Dataset entries
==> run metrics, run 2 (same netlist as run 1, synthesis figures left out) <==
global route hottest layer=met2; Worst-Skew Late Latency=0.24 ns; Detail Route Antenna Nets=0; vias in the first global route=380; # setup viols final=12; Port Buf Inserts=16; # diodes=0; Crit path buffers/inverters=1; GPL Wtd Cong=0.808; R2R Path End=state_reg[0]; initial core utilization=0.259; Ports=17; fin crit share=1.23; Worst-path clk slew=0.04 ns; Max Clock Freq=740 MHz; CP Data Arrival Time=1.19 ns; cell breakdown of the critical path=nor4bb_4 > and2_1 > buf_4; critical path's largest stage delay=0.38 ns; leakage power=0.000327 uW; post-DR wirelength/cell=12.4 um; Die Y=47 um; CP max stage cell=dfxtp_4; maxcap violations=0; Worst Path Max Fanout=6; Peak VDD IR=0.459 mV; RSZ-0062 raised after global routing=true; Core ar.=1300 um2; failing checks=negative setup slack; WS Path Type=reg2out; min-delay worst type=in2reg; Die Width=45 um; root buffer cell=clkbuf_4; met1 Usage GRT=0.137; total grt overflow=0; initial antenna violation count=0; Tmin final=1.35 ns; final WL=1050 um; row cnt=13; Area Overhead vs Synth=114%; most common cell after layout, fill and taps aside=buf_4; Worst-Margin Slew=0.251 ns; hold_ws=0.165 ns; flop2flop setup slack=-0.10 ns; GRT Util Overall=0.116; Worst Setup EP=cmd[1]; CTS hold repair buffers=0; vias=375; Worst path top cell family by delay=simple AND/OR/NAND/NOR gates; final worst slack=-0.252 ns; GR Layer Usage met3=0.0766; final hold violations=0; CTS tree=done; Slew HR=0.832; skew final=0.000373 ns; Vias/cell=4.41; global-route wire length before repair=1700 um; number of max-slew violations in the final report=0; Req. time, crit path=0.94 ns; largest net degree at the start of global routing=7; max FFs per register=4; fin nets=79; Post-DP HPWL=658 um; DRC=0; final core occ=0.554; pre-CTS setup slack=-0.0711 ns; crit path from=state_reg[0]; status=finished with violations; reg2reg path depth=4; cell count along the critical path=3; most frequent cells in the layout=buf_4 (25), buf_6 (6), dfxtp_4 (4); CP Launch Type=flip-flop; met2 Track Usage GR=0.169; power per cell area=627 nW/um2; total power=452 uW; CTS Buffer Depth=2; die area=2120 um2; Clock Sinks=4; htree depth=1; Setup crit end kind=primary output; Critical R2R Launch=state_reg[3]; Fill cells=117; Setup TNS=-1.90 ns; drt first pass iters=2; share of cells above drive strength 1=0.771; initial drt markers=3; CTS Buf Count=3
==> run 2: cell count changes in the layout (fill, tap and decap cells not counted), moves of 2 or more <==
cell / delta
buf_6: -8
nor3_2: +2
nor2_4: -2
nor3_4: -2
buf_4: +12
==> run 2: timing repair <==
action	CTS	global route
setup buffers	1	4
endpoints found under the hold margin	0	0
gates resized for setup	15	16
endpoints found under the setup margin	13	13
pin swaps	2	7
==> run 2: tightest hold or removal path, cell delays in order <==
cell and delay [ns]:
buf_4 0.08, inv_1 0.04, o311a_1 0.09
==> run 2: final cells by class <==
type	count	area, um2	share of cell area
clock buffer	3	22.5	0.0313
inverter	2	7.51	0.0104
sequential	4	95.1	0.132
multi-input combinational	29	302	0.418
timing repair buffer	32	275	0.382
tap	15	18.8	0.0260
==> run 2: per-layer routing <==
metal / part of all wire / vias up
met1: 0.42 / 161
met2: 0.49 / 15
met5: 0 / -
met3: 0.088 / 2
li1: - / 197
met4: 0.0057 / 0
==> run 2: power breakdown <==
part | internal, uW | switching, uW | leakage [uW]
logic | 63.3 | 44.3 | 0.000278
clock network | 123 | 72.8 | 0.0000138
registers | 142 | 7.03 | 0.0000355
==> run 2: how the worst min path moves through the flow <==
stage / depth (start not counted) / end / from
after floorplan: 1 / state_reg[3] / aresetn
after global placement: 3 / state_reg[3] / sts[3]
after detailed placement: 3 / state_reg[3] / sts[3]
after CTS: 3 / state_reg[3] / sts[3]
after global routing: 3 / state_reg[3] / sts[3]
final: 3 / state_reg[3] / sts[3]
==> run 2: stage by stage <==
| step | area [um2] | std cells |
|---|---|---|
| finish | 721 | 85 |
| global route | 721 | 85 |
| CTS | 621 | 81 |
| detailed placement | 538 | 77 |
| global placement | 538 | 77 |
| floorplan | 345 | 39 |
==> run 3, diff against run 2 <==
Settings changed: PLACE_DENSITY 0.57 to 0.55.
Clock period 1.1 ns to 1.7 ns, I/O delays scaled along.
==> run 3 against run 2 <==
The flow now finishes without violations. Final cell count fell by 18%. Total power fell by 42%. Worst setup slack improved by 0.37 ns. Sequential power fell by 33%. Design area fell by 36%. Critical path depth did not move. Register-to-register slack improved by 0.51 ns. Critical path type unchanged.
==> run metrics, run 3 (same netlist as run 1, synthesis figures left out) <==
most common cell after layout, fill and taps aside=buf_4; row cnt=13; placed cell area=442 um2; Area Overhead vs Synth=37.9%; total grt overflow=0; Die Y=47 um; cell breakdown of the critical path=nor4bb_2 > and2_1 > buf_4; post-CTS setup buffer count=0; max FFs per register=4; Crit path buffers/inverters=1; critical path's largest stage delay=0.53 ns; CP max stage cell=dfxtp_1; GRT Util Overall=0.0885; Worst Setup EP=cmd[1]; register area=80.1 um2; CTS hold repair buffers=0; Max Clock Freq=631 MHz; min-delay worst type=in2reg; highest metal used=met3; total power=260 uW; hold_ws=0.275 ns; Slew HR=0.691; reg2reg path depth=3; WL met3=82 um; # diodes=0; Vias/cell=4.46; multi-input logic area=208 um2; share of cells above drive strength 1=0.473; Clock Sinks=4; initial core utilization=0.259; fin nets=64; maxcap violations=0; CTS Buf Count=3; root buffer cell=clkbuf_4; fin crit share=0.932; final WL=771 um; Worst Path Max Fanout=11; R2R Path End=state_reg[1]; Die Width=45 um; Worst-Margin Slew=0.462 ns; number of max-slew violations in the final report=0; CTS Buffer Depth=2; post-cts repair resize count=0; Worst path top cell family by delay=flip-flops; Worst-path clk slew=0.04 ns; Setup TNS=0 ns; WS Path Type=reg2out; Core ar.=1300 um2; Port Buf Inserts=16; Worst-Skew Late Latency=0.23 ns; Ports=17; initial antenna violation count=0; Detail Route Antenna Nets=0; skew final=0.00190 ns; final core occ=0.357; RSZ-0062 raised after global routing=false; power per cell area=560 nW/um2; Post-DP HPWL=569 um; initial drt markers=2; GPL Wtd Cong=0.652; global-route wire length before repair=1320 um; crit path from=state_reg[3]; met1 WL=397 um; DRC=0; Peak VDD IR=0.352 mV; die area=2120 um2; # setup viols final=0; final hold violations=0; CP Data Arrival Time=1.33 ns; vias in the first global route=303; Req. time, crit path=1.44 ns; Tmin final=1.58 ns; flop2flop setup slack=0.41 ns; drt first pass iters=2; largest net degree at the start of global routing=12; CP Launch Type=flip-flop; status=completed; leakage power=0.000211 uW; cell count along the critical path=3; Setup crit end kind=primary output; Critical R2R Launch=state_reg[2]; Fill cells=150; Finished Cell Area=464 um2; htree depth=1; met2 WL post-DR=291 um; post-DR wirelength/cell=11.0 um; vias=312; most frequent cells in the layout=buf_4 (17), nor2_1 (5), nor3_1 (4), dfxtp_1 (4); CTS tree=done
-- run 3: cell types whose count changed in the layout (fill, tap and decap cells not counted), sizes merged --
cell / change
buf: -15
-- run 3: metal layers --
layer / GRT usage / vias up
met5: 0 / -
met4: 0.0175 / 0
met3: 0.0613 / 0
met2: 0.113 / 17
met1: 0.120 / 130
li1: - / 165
--
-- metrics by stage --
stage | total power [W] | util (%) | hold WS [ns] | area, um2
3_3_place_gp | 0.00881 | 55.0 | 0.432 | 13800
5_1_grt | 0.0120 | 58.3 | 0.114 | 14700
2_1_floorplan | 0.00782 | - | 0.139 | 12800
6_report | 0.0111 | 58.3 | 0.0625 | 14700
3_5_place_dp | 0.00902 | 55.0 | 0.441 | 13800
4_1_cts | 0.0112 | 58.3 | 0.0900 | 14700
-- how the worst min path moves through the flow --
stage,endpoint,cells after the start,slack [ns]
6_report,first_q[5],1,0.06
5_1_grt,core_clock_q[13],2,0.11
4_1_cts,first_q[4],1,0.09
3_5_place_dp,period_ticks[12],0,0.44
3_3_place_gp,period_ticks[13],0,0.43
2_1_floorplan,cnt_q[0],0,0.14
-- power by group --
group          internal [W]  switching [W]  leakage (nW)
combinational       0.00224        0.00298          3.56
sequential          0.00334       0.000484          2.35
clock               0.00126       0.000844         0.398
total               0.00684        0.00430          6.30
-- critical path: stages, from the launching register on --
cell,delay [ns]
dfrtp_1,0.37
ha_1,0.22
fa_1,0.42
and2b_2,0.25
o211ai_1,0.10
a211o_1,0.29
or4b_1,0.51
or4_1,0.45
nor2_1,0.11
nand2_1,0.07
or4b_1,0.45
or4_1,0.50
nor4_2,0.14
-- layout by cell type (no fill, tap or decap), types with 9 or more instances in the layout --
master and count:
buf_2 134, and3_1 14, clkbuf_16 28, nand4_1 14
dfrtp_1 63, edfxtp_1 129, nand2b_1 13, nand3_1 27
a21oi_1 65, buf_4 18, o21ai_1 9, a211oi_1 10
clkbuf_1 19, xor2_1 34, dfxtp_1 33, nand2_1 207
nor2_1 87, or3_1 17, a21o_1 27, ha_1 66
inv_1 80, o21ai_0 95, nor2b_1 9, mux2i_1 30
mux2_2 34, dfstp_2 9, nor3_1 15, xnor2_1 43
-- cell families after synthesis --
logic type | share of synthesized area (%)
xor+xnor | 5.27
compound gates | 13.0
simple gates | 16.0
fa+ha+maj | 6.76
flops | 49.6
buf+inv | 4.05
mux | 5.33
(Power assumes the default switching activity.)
* * *
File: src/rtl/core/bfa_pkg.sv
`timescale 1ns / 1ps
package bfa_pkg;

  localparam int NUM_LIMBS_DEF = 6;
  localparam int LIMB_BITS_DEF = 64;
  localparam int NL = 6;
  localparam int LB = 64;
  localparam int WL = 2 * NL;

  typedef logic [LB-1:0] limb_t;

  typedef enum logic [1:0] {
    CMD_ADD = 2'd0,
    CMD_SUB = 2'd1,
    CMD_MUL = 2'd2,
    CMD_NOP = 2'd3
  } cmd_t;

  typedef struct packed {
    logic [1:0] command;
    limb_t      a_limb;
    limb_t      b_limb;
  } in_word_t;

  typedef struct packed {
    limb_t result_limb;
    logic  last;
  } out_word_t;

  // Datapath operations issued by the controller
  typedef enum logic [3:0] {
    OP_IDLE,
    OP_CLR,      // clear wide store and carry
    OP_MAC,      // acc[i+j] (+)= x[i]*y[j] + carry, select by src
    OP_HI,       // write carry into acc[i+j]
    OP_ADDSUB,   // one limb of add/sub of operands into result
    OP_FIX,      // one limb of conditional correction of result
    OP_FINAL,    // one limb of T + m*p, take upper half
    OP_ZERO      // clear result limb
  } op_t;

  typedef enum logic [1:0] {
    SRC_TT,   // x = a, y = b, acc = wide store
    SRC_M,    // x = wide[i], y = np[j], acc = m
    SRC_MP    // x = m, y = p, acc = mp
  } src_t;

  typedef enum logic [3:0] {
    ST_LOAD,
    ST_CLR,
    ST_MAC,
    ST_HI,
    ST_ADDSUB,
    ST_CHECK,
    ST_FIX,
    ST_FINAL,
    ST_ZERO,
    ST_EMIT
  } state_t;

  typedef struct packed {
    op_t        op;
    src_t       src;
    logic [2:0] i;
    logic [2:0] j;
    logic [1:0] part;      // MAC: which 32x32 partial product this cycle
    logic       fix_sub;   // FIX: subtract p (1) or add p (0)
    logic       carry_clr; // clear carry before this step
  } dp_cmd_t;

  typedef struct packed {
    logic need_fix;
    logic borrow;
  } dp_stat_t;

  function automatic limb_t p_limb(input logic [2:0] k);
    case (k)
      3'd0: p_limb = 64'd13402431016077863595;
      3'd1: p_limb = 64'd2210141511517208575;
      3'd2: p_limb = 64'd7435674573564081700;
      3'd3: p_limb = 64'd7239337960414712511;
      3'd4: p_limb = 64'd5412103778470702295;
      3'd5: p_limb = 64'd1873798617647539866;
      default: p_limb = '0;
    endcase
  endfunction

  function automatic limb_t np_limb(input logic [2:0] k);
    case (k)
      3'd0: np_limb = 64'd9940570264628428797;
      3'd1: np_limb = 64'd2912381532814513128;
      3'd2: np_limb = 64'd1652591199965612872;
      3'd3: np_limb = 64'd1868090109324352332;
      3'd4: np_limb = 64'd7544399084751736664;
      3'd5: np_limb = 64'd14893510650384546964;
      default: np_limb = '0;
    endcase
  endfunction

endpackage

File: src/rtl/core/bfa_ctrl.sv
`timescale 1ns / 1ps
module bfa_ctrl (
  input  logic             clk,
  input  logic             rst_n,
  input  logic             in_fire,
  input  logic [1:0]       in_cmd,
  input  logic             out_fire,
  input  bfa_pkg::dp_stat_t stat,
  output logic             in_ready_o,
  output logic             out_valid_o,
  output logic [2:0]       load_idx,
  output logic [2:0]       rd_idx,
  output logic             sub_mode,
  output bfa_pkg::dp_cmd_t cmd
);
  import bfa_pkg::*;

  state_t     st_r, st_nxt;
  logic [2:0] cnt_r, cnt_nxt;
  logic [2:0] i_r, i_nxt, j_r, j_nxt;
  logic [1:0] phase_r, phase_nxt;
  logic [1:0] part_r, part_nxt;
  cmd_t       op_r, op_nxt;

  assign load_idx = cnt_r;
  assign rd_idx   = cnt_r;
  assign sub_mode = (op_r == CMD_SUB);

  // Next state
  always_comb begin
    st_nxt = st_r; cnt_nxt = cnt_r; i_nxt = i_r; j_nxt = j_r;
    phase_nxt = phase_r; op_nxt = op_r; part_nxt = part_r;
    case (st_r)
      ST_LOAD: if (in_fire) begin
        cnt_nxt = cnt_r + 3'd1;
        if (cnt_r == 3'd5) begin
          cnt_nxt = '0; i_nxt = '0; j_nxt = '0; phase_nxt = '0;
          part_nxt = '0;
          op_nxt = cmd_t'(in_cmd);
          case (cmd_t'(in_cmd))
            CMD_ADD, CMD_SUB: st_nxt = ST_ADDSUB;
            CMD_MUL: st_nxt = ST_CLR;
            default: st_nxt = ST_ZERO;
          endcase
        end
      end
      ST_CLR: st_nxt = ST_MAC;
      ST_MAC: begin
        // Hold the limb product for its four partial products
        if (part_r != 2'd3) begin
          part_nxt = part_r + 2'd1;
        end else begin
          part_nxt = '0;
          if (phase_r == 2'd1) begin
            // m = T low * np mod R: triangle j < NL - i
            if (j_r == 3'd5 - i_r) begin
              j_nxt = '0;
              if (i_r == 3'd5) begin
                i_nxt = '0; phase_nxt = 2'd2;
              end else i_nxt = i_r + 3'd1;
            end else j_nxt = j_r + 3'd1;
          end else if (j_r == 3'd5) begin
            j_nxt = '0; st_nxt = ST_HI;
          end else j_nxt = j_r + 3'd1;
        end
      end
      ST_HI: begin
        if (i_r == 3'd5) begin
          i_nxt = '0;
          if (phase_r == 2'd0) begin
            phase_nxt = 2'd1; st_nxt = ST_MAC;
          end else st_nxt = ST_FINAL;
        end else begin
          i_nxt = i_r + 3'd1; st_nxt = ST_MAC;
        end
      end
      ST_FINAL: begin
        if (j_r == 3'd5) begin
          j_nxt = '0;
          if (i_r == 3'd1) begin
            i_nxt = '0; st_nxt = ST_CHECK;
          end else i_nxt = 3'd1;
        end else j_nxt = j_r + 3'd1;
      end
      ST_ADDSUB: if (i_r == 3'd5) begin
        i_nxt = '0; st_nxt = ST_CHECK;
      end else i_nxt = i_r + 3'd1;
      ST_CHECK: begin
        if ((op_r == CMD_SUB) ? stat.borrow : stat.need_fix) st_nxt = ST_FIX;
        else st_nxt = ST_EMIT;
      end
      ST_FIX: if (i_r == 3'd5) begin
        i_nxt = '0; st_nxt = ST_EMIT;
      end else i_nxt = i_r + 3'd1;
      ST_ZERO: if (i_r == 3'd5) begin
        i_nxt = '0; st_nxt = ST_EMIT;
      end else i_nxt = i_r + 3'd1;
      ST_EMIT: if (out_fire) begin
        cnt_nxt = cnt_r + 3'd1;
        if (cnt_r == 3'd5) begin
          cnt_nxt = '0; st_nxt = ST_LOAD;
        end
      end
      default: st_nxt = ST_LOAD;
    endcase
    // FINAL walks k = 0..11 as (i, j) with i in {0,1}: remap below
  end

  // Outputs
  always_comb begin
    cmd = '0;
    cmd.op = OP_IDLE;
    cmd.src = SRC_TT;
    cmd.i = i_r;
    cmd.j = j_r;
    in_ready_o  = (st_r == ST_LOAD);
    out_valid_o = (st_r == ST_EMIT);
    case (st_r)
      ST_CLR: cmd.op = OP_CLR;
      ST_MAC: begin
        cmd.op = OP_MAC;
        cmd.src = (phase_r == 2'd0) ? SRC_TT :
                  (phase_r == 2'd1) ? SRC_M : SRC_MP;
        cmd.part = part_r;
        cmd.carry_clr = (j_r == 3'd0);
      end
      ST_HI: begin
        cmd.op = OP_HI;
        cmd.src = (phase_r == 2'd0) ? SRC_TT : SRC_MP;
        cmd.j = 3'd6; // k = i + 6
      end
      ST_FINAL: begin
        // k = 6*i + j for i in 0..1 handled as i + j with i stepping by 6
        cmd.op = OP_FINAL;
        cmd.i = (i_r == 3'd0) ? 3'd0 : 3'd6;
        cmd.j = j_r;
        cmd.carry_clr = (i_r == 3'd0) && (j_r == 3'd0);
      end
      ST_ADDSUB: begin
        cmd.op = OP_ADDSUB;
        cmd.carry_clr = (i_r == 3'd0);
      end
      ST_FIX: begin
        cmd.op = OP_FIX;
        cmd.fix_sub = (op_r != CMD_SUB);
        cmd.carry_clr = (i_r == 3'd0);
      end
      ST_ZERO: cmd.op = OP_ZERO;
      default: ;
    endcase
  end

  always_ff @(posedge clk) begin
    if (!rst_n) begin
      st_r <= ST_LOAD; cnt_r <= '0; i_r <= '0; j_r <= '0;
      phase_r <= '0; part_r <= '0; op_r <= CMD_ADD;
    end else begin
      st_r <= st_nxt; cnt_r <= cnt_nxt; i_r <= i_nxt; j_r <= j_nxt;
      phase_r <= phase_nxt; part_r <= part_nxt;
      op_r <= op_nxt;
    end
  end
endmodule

## EXERCISE:
Take the lines above from the one containing "a211o_1,0.29" to the one containing "(Power assumes the" and retype them exactly, both ends included, with nothing added.

## RESPONSE AREA:
a211o_1,0.29
or4b_1,0.51
or4_1,0.45
nor2_1,0.11
nand2_1,0.07
or4b_1,0.45
or4_1,0.50
nor4_2,0.14
-- layout by cell type (no fill, tap or decap), types with 9 or more instances in the layout --
master and count:
buf_2 134, and3_1 14, clkbuf_16 28, nand4_1 14
dfrtp_1 63, edfxtp_1 129, nand2b_1 13, nand3_1 27
a21oi_1 65, buf_4 18, o21ai_1 9, a211oi_1 10
clkbuf_1 19, xor2_1 34, dfxtp_1 33, nand2_1 207
nor2_1 87, or3_1 17, a21o_1 27, ha_1 66
inv_1 80, o21ai_0 95, nor2b_1 9, mux2i_1 30
mux2_2 34, dfstp_2 9, nor3_1 15, xnor2_1 43
-- cell families after synthesis --
logic type | share of synthesized area (%)
xor+xnor | 5.27
compound gates | 13.0
simple gates | 16.0
fa+ha+maj | 6.76
flops | 49.6
buf+inv | 4.05
mux | 5.33
(Power assumes the default switching activity.)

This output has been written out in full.